| Work instruction |
Check every line below for the word "fire" and show those that hold it.

| The data |
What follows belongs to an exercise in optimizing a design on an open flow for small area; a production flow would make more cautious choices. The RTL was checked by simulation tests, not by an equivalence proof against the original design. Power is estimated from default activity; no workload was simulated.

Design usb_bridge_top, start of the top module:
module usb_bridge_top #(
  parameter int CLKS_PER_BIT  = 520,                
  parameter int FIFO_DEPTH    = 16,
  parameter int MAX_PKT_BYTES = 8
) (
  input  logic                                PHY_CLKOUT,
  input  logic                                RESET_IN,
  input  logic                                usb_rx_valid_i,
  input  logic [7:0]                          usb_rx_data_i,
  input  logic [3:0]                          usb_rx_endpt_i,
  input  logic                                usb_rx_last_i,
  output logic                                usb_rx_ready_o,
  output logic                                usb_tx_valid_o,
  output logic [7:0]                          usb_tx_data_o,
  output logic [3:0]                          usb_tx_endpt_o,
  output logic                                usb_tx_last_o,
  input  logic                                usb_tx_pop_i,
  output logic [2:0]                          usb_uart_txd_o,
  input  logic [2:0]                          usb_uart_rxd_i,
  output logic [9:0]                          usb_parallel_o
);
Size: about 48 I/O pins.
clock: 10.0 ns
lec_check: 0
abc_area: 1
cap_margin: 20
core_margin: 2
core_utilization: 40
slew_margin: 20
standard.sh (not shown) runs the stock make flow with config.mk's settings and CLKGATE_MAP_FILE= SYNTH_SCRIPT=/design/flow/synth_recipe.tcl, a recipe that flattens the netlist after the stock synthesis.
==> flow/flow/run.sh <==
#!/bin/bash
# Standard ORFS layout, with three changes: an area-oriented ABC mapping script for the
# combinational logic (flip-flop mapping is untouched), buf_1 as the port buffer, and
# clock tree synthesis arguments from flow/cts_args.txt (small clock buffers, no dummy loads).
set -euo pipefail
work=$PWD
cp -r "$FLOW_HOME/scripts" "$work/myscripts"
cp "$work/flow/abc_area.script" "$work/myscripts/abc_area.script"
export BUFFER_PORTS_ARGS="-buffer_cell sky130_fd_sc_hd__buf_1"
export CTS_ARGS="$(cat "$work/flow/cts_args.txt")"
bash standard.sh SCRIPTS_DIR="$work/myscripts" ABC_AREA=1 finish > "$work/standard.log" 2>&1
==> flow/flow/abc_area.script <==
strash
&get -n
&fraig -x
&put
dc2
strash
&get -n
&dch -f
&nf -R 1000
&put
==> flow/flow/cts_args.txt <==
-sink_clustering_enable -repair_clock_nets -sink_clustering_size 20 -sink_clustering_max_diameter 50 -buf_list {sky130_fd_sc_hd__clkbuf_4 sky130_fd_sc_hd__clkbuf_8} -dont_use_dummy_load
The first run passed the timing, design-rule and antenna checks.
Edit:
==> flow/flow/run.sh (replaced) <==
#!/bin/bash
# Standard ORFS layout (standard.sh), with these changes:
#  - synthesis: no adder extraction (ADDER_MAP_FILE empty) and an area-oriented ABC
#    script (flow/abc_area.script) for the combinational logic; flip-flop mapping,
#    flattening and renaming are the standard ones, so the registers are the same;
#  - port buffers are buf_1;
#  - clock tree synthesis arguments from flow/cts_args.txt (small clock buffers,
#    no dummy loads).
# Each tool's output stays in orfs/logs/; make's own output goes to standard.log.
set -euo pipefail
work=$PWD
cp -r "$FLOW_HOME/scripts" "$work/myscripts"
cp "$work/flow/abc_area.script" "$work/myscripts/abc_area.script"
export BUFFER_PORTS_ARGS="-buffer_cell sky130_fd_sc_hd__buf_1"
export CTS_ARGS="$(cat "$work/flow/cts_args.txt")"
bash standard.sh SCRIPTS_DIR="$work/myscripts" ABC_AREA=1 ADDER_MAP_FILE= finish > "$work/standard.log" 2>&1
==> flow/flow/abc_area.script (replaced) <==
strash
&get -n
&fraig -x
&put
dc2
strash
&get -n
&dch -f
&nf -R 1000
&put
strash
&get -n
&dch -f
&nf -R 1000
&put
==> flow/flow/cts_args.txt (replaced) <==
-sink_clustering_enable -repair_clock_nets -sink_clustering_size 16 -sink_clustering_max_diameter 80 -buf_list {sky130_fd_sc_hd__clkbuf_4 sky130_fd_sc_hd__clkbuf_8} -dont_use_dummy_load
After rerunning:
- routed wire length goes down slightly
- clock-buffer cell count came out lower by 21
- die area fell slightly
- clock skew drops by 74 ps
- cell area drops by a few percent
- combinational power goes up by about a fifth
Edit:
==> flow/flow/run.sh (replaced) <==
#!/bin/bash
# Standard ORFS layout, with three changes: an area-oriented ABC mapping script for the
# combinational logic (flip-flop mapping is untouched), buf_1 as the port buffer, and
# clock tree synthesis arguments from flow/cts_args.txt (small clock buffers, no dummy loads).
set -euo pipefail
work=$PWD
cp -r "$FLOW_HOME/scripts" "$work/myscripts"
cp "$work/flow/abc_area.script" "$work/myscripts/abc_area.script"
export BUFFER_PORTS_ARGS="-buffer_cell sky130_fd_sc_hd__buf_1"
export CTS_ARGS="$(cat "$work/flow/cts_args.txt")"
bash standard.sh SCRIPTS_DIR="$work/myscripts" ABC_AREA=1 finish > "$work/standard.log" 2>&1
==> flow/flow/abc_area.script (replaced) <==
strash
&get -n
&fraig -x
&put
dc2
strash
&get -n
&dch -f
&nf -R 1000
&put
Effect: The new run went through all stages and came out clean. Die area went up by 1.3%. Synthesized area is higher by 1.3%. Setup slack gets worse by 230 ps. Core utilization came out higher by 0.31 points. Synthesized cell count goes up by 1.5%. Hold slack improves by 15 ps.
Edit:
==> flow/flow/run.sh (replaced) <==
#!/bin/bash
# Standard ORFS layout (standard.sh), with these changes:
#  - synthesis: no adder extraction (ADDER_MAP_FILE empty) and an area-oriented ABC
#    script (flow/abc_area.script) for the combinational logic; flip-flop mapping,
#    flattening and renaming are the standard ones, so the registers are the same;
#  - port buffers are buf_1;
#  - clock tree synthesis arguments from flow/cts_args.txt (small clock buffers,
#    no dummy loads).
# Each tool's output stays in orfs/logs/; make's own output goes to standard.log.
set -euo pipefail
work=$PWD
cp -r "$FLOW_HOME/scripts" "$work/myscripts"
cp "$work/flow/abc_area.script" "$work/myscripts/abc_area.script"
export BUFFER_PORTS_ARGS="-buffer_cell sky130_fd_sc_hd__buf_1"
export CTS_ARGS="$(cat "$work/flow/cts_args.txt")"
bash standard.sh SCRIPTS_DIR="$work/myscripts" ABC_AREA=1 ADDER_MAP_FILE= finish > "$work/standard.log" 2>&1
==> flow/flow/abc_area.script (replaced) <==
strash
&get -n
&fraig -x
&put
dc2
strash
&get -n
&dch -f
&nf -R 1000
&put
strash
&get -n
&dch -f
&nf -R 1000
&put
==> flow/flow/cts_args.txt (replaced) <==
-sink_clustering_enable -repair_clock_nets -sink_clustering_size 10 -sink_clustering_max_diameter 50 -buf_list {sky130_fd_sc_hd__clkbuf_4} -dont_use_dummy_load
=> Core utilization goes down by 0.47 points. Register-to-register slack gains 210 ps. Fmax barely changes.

--

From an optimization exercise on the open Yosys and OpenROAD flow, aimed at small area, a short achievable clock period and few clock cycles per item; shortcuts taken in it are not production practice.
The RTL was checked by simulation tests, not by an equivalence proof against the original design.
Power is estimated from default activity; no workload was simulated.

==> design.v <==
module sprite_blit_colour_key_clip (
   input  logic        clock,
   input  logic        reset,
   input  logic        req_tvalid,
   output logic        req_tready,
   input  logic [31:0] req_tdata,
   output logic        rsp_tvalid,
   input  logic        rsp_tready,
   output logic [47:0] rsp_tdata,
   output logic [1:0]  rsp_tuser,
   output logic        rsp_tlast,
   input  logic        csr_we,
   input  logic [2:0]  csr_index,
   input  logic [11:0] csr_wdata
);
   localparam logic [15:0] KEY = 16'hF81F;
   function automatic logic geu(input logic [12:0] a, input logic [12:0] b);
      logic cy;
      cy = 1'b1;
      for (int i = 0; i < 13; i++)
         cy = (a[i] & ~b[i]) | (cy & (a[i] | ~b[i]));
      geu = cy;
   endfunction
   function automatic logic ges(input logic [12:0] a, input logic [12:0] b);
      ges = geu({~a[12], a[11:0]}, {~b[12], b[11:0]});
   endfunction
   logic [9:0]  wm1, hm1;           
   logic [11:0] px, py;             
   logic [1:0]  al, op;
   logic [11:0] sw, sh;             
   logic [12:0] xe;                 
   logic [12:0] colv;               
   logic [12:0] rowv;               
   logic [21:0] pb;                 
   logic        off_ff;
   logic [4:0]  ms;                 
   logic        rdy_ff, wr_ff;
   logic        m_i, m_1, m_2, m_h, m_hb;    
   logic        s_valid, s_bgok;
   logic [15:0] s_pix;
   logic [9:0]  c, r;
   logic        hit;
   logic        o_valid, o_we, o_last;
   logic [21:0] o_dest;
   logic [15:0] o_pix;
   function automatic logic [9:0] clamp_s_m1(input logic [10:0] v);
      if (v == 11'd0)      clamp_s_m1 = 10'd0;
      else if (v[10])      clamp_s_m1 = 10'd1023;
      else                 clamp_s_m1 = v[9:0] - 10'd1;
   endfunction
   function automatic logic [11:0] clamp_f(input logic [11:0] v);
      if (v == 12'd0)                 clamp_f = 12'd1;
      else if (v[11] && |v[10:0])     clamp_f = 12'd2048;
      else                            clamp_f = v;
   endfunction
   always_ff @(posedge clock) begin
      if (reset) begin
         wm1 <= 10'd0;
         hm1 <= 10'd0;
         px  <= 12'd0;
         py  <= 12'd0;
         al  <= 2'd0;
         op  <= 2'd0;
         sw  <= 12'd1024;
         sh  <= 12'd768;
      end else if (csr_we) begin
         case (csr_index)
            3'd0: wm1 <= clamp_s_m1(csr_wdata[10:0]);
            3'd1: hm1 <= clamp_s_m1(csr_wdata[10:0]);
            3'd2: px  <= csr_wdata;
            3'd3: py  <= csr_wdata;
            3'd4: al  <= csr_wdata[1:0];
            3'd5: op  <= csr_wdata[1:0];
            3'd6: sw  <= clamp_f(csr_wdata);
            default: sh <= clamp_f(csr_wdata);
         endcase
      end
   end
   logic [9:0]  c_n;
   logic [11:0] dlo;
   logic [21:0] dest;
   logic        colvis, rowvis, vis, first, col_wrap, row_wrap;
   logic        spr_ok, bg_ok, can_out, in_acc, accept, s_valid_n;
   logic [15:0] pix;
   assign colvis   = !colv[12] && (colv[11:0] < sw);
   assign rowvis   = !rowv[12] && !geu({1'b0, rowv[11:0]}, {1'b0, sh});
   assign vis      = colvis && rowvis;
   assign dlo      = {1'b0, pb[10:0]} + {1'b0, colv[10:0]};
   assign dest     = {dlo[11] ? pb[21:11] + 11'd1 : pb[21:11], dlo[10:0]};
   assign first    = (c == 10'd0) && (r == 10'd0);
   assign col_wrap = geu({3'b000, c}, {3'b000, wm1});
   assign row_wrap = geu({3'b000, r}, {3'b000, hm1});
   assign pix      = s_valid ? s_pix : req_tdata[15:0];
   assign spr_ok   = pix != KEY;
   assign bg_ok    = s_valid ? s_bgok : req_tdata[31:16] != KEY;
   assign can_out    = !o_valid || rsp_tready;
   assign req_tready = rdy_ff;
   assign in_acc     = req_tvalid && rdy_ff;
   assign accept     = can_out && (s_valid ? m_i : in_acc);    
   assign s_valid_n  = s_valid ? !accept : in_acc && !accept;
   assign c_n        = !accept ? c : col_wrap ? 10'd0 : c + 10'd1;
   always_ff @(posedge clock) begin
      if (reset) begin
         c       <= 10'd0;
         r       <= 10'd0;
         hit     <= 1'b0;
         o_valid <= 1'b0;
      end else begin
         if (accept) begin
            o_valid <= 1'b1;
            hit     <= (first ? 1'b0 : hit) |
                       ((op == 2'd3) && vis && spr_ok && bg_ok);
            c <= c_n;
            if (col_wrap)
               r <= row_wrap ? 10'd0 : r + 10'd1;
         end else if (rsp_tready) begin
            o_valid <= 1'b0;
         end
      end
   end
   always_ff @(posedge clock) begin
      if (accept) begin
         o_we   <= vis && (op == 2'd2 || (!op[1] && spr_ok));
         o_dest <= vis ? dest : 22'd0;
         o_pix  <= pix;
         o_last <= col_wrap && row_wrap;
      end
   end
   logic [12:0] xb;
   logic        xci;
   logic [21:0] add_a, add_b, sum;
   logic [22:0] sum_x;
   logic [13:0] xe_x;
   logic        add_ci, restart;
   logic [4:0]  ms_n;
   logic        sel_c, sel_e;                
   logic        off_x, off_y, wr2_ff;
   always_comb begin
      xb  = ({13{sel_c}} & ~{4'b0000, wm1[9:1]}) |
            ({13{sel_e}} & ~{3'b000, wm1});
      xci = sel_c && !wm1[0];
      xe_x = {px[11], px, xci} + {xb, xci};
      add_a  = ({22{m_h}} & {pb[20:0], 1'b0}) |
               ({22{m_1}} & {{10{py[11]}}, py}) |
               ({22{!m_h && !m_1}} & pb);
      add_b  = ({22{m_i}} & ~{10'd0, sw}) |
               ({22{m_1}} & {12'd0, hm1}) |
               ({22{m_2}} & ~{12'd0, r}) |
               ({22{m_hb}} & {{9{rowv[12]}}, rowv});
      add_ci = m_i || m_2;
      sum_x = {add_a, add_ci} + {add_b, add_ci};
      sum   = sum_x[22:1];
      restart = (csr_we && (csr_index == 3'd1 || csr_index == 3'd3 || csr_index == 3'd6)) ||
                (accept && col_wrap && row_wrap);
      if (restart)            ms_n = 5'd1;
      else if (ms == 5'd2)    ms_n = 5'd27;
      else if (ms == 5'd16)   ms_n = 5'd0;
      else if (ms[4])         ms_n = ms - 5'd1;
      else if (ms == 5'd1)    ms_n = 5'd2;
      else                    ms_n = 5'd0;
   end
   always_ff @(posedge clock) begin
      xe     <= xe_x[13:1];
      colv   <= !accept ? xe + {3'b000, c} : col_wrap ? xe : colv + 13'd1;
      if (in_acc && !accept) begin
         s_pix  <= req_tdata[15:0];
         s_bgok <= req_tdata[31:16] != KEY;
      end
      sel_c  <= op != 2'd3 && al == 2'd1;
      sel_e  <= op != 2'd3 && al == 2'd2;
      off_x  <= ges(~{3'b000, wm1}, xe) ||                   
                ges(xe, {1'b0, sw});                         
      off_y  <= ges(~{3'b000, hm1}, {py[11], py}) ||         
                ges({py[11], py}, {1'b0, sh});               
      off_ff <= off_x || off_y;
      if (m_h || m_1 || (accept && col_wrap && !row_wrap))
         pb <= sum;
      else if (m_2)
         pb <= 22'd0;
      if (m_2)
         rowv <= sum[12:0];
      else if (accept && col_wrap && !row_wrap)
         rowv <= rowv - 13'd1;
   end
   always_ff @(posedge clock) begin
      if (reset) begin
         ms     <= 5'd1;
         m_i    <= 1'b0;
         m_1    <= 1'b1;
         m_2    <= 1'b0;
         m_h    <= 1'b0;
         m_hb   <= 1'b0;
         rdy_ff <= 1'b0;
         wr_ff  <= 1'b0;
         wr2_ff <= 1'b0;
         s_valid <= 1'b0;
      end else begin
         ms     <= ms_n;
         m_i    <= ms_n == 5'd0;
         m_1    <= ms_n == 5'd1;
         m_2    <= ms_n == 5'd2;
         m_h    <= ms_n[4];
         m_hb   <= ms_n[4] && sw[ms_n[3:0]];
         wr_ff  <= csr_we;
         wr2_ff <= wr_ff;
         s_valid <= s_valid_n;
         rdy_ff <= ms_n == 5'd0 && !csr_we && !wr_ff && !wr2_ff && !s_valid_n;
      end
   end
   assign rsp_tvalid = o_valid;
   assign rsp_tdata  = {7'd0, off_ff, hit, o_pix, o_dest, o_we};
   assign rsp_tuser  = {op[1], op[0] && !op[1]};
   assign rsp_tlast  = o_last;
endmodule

--

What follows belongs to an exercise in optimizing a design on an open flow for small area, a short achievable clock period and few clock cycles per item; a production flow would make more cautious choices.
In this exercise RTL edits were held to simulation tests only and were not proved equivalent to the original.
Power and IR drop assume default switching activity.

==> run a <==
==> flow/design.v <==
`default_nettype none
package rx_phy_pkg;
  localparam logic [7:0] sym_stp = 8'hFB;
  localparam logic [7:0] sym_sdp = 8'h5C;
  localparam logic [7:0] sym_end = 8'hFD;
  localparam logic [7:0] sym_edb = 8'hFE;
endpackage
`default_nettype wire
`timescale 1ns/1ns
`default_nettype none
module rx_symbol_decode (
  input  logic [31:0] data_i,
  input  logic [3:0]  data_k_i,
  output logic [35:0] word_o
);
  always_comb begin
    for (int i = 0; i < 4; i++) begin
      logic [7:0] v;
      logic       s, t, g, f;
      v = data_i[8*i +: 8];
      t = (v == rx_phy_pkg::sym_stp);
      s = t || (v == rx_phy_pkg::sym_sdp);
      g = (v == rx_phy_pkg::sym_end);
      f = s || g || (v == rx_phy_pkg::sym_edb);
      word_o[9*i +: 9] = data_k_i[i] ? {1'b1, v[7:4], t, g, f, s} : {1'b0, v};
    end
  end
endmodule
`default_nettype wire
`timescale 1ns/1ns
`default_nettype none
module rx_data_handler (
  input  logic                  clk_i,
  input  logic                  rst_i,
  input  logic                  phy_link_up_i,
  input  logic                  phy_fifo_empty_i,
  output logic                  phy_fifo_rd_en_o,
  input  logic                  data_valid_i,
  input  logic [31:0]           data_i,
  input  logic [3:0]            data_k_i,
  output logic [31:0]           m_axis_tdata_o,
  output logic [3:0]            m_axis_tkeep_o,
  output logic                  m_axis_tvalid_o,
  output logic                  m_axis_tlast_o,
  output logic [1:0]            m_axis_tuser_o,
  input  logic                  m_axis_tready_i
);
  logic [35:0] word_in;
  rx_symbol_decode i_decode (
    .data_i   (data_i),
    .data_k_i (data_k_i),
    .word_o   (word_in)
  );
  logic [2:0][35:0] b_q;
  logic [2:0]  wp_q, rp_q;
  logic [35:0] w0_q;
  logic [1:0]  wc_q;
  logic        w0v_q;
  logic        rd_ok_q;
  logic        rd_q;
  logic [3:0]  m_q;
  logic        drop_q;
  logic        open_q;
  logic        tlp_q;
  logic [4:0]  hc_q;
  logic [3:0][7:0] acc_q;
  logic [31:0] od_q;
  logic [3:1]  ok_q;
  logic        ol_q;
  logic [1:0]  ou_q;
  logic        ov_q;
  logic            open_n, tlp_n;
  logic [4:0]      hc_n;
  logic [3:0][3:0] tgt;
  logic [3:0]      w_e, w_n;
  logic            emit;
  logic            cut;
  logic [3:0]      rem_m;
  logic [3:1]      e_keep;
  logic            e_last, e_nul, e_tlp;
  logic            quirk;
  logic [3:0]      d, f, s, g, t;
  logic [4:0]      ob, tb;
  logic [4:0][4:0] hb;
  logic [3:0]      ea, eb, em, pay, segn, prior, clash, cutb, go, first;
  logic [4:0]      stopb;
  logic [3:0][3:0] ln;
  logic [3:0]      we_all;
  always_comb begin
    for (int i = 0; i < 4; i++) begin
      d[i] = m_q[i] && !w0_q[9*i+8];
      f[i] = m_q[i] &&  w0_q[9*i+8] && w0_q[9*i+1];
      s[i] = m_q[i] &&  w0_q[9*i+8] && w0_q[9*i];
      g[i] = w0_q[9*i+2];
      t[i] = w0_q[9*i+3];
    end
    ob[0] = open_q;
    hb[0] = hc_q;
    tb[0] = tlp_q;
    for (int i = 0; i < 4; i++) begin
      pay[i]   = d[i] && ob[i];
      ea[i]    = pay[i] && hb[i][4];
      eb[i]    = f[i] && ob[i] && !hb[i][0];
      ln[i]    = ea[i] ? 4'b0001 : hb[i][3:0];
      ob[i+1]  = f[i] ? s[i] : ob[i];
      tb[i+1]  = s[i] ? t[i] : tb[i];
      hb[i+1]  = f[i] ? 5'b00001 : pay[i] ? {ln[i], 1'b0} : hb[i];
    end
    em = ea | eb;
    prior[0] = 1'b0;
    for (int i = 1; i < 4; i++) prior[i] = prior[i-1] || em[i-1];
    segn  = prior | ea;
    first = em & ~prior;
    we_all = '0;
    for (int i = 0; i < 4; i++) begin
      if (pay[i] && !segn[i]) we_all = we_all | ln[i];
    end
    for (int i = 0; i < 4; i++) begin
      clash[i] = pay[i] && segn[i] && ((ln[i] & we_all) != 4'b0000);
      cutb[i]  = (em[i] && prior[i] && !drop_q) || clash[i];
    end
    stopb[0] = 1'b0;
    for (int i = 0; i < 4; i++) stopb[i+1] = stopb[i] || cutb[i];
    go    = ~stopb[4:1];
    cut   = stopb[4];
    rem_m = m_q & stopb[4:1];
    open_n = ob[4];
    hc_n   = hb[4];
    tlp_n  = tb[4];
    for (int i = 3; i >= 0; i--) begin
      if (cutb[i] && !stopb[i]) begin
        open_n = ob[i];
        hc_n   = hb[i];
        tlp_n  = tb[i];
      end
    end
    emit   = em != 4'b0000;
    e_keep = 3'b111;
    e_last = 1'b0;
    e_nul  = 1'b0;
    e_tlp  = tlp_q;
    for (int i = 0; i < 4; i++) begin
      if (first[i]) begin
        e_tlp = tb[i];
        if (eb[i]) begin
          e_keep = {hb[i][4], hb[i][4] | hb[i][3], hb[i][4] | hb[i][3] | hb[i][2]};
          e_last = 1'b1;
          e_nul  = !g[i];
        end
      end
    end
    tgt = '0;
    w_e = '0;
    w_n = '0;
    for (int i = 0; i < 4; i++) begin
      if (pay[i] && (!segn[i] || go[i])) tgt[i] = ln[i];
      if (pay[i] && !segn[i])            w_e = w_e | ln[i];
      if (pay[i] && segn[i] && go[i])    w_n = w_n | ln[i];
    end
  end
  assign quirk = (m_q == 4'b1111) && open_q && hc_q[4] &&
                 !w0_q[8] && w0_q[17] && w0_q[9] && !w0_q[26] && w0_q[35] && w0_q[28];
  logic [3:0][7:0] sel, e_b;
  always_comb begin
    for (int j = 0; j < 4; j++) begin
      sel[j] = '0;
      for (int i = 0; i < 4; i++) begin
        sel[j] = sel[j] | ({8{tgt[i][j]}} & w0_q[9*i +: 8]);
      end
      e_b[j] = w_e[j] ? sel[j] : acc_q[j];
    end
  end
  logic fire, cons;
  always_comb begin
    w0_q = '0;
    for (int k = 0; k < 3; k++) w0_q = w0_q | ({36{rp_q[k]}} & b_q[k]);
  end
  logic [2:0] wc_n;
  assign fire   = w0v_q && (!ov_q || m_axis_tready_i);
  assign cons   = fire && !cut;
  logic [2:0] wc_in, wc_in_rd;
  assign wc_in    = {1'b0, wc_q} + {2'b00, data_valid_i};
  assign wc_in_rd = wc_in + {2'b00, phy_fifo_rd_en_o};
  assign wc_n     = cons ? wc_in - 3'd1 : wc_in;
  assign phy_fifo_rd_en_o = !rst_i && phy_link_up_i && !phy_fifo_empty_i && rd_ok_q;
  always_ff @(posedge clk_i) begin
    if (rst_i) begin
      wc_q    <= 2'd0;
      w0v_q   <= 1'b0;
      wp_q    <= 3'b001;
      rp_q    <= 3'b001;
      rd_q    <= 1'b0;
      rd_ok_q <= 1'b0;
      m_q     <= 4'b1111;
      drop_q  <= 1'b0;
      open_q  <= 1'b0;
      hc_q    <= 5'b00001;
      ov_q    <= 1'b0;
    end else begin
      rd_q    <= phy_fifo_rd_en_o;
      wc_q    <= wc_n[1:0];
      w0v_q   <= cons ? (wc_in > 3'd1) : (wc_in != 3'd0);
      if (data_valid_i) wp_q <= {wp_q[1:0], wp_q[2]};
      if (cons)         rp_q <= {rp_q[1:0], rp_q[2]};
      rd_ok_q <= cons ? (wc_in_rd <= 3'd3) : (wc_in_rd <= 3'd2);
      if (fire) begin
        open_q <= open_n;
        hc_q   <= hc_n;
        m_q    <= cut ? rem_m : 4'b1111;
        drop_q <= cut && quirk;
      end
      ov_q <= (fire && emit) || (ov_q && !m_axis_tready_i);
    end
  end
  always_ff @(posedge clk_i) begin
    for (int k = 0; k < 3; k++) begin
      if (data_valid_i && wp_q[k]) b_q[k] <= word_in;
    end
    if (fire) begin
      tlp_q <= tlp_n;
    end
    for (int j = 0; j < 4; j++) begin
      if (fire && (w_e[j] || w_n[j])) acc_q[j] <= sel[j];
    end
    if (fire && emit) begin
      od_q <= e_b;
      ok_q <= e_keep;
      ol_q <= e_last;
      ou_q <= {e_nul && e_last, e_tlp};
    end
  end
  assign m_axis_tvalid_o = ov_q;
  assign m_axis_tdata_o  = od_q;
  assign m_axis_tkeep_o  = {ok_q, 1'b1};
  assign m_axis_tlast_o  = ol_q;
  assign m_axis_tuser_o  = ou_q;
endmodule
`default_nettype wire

| Answer to the problem |
  logic fire, cons;
  assign fire   = w0v_q && (!ov_q || m_axis_tready_i);
  assign cons   = fire && !cut;
      if (fire) begin
      ov_q <= (fire && emit) || (ov_q && !m_axis_tready_i);
    if (fire) begin
      if (fire && (w_e[j] || w_n[j])) acc_q[j] <= sel[j];
    if (fire && emit) begin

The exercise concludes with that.